La partition achevée, une difficulté technique allait surgir : la projection.

«A la première répétition avec l’orchestre de 15 musiciens, tout en dirigeant, je regardais un gros chronomètre et le film projeté sur l’écran devant moi. A la fin de la première partie qui dure 70 minutes, la musique avait un décalage de 25 secondes avec l’image. Avec la musique très précise que j’avais écrite, c’était une catastrophe !

Compte tenu de l’intense demande d’électricité dans la ville, le projecteur ne tournait pas à la bonne vitesse.

 

 

Comment résoudre le problème ?

Habitué aux techniques de synchronisme pour avoir travaillé et écrit de la musique pour des cartoons, Richard Stone suggéra à Georges Delerue de remettre le chronomètre à zéro à la fin de chaque séquence et de prévoir un fondu musical pour lui permettre de recaler l’orchestre sur l’image. Ce qui fut fait avec succès.

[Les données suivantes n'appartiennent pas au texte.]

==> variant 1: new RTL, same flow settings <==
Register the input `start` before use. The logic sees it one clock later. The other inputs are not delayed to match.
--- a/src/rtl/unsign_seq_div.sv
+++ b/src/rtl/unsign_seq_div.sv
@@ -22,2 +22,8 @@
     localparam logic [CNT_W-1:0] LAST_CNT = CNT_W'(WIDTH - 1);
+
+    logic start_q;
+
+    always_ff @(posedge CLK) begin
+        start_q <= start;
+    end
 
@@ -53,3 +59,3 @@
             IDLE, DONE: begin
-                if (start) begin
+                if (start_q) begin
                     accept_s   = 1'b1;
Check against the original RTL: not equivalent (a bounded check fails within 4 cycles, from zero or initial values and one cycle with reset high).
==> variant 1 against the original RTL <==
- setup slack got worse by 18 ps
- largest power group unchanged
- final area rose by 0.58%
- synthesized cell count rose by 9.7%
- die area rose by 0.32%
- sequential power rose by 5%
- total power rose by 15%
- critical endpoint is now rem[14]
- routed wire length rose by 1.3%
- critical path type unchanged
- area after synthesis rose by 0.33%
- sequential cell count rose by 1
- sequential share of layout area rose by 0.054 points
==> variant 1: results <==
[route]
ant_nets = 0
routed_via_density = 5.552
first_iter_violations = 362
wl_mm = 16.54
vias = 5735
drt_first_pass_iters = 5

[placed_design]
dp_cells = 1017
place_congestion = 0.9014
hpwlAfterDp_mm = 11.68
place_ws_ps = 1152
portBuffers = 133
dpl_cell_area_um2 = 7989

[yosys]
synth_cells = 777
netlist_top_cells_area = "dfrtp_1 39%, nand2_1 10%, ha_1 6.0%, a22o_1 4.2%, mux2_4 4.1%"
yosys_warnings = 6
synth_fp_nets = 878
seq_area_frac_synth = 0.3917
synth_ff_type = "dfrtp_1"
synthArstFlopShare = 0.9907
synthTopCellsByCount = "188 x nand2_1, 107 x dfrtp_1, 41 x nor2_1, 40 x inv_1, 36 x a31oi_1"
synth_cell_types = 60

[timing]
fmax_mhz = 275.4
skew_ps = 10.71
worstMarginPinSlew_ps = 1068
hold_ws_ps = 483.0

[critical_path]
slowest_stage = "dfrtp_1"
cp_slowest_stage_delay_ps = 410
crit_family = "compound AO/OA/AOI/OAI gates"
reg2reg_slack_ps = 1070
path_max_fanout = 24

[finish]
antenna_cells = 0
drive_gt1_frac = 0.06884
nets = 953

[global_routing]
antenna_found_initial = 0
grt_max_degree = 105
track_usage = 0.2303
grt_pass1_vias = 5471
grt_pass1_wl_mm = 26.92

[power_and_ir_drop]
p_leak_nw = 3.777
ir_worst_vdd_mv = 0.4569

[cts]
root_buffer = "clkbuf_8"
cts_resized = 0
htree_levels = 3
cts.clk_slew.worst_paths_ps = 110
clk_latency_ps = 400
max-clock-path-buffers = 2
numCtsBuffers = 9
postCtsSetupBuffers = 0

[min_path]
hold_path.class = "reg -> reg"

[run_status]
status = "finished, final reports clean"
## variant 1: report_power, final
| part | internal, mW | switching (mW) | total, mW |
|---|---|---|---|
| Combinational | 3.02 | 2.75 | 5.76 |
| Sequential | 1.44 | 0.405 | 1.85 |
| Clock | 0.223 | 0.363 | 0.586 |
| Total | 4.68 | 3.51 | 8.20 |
<file path="config.mk">
export PLATFORM = sky130hd
export DESIGN_NAME = riscv_core_ahb_arbiter
export DESIGN_NICKNAME = d
export VERILOG_FILES = /design/src/rtl/riscv_core_ahb_arbiter.sv
export SDC_FILE = /design/constraint.sdc
export NUM_CORES = 1
export LEC_CHECK = 0
export BUFFER_PORTS_ARGS = -buffer_cell sky130_fd_sc_hd__buf_2
export CORE_ASPECT_RATIO = 0.7
export CORE_MARGIN = 8
export CORE_UTILIZATION = 47
export DETAILED_ROUTE_END_ITERATION = 16
export PLACE_DENSITY = 0.92
export SYNTH_ARGS = -nofsm -noshare
export SYNTH_HDL_FRONTEND = slang
export SYNTH_SLANG_ARGS = --single-unit
export TNS_END_PERCENT = 5
</file>
<file path="constraint.sdc">
create_clock -name CLK -period 2.5 [get_ports CLK]
set_input_delay 0.375 -clock CLK [delete_from_list [all_inputs] [get_ports CLK]]
set_output_delay 0.375 -clock CLK [all_outputs]
set_load 0.05 [all_outputs]
</file>
`config.mk`:
```
export PLATFORM = sky130hd
export DESIGN_NAME = clb_array
export DESIGN_NICKNAME = d
export VERILOG_FILES = /design/src/rtl/clb_pkg.sv /design/src/rtl/clb_lane.sv /design/src/rtl/clb_array.sv
export SDC_FILE = /design/constraint.sdc
export NUM_CORES = 1
export LEC_CHECK = 0
export CAP_MARGIN = 30
export CORE_MARGIN = 4
export CORE_UTILIZATION = 30
export DETAILED_ROUTE_END_ITERATION = 10
export PLACE_DENSITY_LB_ADDON = 0.3
export RECOVER_POWER = 25
export SLEW_MARGIN = 30
export SYNTH_ARGS = -nofsm -noshare
export SYNTH_HDL_FRONTEND = slang
export SYNTH_HIERARCHICAL = 1
export SYNTH_SLANG_ARGS = --single-unit
```
`constraint.sdc`:
```
create_clock -name clk -period 1.96 [get_ports clk]
set_input_delay 0.392 -clock clk [delete_from_list [all_inputs] [get_ports clk]]
set_output_delay 0.392 -clock clk [all_outputs]
set_load 0.03 [all_outputs]
```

Georges Delerue dirigea son score en ‘’live’’ à plusieurs reprises, aux Etats-Unis, à Venise, en France, en Allemagne et les représentations furent toujours une course contre le synchronisme. Une des plus coriaces expériences qu’ ait connues le compositeur mais aussi, l’enthousiasme final du public aidant, une des plus jubilatoires.